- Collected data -

━━━━━━━━━━━━━━━━━━━━

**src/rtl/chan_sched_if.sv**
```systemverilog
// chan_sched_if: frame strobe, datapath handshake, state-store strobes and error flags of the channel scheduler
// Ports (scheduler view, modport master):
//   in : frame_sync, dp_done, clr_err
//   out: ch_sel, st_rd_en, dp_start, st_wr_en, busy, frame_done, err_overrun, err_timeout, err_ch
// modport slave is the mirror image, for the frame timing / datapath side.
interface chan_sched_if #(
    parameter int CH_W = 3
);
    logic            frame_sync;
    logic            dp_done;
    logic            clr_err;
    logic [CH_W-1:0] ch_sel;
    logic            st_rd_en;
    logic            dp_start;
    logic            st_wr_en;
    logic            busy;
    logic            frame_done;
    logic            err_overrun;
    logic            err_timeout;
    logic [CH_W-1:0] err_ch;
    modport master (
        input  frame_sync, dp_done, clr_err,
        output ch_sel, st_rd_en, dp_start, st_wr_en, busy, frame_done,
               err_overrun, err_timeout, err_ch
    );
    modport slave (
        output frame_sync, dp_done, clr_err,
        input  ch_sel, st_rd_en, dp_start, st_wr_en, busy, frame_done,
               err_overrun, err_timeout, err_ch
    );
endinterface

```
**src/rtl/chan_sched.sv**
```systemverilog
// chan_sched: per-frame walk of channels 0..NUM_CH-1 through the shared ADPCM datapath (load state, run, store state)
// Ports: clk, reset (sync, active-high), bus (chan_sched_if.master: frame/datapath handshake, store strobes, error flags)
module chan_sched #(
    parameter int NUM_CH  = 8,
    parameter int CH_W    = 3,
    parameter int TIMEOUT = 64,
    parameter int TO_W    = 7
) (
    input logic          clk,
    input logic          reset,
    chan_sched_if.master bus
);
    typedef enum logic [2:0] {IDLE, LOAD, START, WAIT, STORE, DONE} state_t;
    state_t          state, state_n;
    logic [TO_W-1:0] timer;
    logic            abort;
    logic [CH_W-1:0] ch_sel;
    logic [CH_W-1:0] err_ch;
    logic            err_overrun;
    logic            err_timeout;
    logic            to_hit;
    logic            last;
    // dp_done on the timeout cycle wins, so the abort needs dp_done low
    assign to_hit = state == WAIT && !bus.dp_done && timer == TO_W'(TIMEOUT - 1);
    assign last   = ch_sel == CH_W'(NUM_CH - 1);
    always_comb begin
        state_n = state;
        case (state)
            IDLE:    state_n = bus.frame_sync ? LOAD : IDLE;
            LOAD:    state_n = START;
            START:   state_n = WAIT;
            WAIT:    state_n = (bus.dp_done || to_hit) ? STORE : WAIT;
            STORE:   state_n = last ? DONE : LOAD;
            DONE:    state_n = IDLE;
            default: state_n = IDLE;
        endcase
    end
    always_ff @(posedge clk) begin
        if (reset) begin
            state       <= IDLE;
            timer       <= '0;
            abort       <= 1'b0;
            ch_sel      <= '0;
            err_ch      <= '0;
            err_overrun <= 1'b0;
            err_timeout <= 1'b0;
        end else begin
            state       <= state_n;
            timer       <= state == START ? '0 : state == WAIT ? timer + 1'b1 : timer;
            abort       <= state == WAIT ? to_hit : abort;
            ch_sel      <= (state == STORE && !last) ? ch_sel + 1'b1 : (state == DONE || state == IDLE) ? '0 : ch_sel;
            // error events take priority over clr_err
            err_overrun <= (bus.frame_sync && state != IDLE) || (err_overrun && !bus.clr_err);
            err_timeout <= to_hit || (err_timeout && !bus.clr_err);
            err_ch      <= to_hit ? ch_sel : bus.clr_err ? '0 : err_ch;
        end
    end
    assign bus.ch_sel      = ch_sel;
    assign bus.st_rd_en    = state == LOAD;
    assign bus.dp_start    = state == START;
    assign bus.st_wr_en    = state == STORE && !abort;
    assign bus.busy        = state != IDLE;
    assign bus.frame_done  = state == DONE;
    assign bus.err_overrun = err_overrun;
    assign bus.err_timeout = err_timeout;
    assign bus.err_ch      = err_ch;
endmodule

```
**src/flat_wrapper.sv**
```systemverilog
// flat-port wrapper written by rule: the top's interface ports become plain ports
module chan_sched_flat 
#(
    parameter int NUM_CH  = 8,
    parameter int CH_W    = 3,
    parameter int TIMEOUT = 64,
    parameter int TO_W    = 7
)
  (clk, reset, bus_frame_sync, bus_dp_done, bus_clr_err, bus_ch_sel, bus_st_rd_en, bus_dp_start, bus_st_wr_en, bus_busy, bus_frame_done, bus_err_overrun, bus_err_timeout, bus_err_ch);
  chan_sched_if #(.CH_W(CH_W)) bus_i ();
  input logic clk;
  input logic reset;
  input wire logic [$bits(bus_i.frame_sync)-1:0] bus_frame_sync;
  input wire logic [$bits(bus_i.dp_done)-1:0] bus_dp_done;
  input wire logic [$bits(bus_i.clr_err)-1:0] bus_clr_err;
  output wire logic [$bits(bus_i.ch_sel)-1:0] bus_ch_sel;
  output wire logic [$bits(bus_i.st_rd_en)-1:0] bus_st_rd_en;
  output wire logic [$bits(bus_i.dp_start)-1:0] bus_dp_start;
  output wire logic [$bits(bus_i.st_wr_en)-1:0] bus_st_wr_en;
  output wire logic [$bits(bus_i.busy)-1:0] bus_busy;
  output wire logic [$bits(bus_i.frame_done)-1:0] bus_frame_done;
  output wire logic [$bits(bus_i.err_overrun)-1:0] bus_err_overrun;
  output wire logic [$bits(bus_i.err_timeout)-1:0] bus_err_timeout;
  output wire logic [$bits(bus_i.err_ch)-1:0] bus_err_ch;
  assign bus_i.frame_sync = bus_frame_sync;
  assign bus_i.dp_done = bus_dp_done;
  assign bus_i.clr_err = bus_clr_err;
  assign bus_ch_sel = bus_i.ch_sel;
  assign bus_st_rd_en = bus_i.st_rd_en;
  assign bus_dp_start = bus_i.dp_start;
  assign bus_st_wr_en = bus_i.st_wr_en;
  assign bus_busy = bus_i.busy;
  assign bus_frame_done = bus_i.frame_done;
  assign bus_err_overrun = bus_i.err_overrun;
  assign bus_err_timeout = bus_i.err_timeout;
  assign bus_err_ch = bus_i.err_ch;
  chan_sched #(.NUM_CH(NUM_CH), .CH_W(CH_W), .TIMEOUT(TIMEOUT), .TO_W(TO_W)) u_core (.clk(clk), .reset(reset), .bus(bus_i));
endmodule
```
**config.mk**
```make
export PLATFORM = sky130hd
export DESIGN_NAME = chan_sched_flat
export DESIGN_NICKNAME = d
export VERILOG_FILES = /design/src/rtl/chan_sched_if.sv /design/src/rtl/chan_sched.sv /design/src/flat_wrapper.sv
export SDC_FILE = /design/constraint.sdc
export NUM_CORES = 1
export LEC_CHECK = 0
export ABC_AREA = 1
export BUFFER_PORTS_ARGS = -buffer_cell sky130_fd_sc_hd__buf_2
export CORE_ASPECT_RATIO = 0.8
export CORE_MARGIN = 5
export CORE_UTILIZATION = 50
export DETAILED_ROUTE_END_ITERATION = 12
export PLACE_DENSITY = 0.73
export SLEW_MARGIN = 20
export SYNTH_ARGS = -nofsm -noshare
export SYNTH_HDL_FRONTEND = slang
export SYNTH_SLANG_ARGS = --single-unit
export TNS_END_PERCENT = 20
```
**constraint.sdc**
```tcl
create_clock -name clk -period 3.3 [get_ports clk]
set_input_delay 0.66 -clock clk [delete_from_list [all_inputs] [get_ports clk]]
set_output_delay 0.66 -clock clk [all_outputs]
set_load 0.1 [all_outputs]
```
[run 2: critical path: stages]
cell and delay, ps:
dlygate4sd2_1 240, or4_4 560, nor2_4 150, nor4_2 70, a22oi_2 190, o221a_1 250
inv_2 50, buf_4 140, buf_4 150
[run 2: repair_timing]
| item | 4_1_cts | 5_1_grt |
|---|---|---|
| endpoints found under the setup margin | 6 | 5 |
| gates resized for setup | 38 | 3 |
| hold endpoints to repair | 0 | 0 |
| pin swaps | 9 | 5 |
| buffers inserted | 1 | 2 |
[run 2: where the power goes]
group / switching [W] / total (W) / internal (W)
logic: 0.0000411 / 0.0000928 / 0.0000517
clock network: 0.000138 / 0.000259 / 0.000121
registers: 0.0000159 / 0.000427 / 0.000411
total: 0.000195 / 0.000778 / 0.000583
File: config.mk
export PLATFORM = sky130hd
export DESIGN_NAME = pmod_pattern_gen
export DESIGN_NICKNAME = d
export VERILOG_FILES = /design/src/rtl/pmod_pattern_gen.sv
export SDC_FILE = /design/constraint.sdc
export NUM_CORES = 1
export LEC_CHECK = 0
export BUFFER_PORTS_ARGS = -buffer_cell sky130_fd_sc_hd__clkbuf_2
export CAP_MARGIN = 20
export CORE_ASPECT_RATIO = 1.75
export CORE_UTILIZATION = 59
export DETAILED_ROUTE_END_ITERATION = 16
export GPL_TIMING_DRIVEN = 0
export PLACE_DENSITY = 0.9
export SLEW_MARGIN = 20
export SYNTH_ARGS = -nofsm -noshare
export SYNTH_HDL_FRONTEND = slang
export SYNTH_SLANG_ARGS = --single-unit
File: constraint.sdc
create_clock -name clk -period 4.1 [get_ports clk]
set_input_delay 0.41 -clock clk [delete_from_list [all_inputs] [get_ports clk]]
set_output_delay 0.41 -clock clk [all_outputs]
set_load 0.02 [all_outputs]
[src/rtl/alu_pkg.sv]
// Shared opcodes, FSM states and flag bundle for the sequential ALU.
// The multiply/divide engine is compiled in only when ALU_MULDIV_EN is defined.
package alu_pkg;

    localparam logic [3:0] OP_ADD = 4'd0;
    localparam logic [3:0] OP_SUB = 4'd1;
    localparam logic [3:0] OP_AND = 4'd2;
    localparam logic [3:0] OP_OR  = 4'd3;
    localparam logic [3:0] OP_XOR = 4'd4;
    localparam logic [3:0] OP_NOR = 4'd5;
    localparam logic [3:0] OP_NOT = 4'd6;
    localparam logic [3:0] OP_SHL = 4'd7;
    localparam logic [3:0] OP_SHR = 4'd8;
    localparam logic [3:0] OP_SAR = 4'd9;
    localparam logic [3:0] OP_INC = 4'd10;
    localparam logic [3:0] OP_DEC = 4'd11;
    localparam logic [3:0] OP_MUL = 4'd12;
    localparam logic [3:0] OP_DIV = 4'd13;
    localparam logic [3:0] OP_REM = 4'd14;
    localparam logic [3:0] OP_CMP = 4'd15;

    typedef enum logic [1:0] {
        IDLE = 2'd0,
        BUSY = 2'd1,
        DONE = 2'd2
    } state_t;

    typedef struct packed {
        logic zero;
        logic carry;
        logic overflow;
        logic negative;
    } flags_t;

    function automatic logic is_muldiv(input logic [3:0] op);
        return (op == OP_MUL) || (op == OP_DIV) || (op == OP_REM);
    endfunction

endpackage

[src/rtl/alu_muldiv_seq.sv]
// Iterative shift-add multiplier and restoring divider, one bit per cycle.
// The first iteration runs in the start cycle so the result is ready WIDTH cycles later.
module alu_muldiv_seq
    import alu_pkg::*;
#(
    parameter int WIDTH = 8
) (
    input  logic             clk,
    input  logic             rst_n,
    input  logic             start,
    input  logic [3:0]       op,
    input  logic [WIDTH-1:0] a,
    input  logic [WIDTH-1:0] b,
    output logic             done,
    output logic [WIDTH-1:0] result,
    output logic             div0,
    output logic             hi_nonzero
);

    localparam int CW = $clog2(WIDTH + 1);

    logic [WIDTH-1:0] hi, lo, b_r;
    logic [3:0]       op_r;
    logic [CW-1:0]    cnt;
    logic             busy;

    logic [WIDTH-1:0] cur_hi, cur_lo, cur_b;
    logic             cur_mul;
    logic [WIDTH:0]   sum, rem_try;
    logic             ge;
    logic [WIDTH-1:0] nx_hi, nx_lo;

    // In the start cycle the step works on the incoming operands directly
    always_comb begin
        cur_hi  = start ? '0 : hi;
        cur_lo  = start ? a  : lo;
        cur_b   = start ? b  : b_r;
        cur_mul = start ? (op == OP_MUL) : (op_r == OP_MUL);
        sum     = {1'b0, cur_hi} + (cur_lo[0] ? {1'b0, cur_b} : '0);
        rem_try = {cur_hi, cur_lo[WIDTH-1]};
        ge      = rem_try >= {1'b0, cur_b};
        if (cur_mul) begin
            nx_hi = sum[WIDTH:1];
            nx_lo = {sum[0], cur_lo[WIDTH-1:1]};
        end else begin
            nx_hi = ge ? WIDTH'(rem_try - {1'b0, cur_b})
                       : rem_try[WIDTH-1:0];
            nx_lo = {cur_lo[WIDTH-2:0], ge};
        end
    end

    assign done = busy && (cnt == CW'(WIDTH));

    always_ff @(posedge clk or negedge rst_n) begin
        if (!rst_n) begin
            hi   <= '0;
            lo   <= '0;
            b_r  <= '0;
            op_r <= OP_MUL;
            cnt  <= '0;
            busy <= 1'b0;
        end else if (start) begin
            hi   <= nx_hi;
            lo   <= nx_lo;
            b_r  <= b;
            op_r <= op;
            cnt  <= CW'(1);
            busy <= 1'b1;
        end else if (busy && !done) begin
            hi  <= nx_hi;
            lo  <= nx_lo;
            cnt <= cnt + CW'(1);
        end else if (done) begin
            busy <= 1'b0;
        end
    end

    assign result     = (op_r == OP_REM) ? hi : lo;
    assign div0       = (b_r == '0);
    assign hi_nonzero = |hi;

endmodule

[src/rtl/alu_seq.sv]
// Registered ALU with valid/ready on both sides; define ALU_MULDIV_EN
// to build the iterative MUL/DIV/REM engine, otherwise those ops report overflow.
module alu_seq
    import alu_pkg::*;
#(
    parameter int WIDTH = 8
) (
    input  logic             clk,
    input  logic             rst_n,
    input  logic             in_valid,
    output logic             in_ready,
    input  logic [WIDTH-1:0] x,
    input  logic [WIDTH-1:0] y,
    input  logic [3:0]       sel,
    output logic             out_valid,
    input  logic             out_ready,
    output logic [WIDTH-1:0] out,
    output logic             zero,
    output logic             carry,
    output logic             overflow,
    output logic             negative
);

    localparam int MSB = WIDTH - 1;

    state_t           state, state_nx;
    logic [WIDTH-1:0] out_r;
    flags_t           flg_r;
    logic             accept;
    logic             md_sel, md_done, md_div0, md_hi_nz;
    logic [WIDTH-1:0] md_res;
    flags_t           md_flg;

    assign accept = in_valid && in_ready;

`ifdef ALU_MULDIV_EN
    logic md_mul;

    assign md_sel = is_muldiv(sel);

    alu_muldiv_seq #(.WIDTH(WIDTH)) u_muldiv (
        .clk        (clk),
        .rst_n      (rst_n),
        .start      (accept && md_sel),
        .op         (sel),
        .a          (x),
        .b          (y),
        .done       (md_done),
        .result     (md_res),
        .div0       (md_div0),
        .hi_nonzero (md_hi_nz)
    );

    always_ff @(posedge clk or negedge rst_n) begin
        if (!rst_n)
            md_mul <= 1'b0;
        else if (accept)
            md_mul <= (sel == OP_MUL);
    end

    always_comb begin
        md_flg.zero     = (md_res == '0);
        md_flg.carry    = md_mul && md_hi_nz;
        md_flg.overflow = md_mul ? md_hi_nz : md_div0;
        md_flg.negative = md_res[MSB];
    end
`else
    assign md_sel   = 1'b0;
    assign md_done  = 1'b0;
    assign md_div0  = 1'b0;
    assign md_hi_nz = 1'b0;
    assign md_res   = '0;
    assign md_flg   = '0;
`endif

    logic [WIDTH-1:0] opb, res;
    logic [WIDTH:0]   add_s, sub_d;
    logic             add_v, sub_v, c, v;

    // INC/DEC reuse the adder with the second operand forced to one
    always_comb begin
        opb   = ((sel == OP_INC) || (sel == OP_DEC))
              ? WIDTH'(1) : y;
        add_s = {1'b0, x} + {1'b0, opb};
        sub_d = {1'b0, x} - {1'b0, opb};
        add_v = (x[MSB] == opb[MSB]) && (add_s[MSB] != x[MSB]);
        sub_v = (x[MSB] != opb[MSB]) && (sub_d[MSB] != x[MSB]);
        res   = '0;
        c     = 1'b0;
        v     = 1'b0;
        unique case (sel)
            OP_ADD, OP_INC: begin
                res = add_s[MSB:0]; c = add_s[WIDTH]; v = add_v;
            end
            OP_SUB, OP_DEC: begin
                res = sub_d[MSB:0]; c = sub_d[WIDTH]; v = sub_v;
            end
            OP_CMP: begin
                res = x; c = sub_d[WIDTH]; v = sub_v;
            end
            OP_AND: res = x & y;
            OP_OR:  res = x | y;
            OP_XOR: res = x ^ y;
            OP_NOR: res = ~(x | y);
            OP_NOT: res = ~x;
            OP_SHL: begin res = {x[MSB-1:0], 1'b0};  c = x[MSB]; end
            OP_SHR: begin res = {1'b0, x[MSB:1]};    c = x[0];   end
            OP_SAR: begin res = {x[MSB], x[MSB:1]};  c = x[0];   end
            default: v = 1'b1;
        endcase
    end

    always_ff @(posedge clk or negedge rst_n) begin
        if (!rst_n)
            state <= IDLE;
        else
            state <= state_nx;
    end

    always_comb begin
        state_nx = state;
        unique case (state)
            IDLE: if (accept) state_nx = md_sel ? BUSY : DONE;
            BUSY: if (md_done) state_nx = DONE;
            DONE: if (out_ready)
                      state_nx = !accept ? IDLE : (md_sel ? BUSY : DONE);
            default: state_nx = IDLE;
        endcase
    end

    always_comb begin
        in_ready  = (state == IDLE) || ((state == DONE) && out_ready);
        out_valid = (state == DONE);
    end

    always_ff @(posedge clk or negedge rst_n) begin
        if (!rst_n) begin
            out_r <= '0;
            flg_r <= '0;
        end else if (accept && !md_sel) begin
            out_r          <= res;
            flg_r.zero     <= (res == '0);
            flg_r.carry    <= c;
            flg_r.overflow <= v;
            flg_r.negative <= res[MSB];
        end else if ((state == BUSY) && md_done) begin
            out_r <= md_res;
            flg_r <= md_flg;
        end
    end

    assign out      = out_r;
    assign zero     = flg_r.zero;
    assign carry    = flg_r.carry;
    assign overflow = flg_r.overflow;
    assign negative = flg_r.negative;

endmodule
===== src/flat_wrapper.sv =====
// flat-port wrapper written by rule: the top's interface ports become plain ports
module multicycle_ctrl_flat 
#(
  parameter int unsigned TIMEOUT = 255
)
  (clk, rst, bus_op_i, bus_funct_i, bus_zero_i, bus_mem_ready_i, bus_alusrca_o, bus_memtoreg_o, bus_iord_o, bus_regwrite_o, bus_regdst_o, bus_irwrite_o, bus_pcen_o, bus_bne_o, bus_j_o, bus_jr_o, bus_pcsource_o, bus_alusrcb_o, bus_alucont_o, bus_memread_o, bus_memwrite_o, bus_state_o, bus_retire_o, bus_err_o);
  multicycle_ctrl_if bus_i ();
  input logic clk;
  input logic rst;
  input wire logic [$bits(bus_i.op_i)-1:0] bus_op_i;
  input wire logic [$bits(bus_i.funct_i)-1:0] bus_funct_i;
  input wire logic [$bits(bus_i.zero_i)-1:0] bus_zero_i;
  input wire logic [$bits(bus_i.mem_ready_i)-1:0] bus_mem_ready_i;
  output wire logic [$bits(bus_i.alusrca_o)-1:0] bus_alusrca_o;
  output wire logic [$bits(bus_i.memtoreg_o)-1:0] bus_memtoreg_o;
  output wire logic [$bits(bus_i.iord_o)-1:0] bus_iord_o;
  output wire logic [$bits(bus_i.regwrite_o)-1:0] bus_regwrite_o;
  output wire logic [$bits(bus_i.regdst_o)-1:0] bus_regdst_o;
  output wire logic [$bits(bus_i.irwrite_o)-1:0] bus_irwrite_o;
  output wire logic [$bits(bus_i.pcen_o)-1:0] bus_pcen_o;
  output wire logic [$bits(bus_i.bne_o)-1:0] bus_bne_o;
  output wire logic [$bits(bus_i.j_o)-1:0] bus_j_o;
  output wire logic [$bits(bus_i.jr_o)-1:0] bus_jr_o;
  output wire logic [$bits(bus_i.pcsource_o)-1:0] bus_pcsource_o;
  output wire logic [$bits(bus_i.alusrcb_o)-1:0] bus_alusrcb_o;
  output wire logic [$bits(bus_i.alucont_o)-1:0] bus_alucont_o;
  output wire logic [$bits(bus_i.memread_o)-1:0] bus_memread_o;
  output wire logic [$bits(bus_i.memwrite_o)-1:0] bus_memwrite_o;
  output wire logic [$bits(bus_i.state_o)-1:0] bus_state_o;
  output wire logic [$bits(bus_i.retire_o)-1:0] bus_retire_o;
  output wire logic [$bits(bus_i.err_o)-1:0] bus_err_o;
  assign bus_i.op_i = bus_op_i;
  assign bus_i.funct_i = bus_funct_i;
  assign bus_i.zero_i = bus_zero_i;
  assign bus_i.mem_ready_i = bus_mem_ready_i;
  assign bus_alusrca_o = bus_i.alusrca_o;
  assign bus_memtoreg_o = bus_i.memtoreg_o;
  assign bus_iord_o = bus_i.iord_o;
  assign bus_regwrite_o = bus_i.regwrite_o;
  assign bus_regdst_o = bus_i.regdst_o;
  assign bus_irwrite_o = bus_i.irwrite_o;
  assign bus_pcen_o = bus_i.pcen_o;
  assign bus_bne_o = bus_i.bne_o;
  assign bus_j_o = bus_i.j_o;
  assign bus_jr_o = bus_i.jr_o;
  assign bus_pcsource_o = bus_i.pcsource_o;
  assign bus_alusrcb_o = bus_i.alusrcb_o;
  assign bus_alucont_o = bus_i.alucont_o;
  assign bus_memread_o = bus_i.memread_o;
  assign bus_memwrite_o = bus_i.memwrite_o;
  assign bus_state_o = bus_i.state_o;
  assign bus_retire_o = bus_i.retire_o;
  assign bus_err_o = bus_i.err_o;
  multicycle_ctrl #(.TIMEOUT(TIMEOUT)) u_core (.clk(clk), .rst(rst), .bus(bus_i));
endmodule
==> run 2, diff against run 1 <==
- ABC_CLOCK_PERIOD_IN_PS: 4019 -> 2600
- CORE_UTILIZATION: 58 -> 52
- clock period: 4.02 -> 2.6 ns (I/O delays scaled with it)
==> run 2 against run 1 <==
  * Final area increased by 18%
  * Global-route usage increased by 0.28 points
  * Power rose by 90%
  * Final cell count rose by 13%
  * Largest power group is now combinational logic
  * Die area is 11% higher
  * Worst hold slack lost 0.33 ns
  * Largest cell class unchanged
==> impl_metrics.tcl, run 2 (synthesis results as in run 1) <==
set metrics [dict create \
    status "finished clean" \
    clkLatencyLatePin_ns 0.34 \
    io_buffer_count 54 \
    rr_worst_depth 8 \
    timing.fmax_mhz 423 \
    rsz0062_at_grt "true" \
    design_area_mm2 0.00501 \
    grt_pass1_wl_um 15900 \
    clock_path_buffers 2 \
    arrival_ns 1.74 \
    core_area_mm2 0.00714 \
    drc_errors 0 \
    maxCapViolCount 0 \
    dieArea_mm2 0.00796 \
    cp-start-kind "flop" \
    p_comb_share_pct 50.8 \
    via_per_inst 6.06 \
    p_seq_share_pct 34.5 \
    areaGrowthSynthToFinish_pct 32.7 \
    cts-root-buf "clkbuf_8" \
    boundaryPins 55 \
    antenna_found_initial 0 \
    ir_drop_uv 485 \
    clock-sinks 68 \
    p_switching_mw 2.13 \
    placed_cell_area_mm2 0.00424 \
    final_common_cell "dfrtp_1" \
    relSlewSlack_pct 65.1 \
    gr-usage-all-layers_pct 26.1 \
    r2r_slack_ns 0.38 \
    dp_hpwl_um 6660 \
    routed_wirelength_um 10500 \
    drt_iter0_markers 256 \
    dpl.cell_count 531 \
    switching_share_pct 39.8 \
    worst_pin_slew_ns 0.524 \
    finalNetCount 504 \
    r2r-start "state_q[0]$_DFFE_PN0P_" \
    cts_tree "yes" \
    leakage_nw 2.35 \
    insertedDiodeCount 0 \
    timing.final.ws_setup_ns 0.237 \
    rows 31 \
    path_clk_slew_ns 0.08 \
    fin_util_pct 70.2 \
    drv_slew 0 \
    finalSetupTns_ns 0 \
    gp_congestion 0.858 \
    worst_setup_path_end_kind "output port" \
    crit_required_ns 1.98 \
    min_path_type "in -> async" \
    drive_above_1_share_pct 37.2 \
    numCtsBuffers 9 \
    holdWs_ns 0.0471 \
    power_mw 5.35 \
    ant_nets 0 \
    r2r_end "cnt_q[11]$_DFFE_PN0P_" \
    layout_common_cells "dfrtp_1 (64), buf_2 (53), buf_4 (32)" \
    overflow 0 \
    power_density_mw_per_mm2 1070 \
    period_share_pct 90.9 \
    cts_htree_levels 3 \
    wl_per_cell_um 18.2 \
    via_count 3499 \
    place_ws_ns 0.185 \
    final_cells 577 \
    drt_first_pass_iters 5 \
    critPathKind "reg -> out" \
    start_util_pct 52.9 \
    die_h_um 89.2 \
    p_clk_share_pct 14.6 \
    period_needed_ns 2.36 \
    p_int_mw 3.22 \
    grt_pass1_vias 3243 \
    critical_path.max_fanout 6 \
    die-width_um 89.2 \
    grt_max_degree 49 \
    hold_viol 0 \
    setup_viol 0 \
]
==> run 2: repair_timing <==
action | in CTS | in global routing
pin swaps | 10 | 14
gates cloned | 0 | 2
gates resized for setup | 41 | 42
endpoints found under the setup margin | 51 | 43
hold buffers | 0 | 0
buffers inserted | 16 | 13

━━━━━━━━━━━━━━━━━━━━

- Problem to work on -
Above are the records; print exactly the lines from the line with "[run 2: critical path: stages]" to the line with "registers: 0.0000159 / 0.000427 / 0.000411", including both, and nothing else.

- Solution to the problem -
[run 2: critical path: stages]
cell and delay, ps:
dlygate4sd2_1 240, or4_4 560, nor2_4 150, nor4_2 70, a22oi_2 190, o221a_1 250
inv_2 50, buf_4 140, buf_4 150
[run 2: repair_timing]
| item | 4_1_cts | 5_1_grt |
|---|---|---|
| endpoints found under the setup margin | 6 | 5 |
| gates resized for setup | 38 | 3 |
| hold endpoints to repair | 0 | 0 |
| pin swaps | 9 | 5 |
| buffers inserted | 1 | 2 |
[run 2: where the power goes]
group / switching [W] / total (W) / internal (W)
logic: 0.0000411 / 0.0000928 / 0.0000517
clock network: 0.000138 / 0.000259 / 0.000121
registers: 0.0000159 / 0.000427 / 0.000411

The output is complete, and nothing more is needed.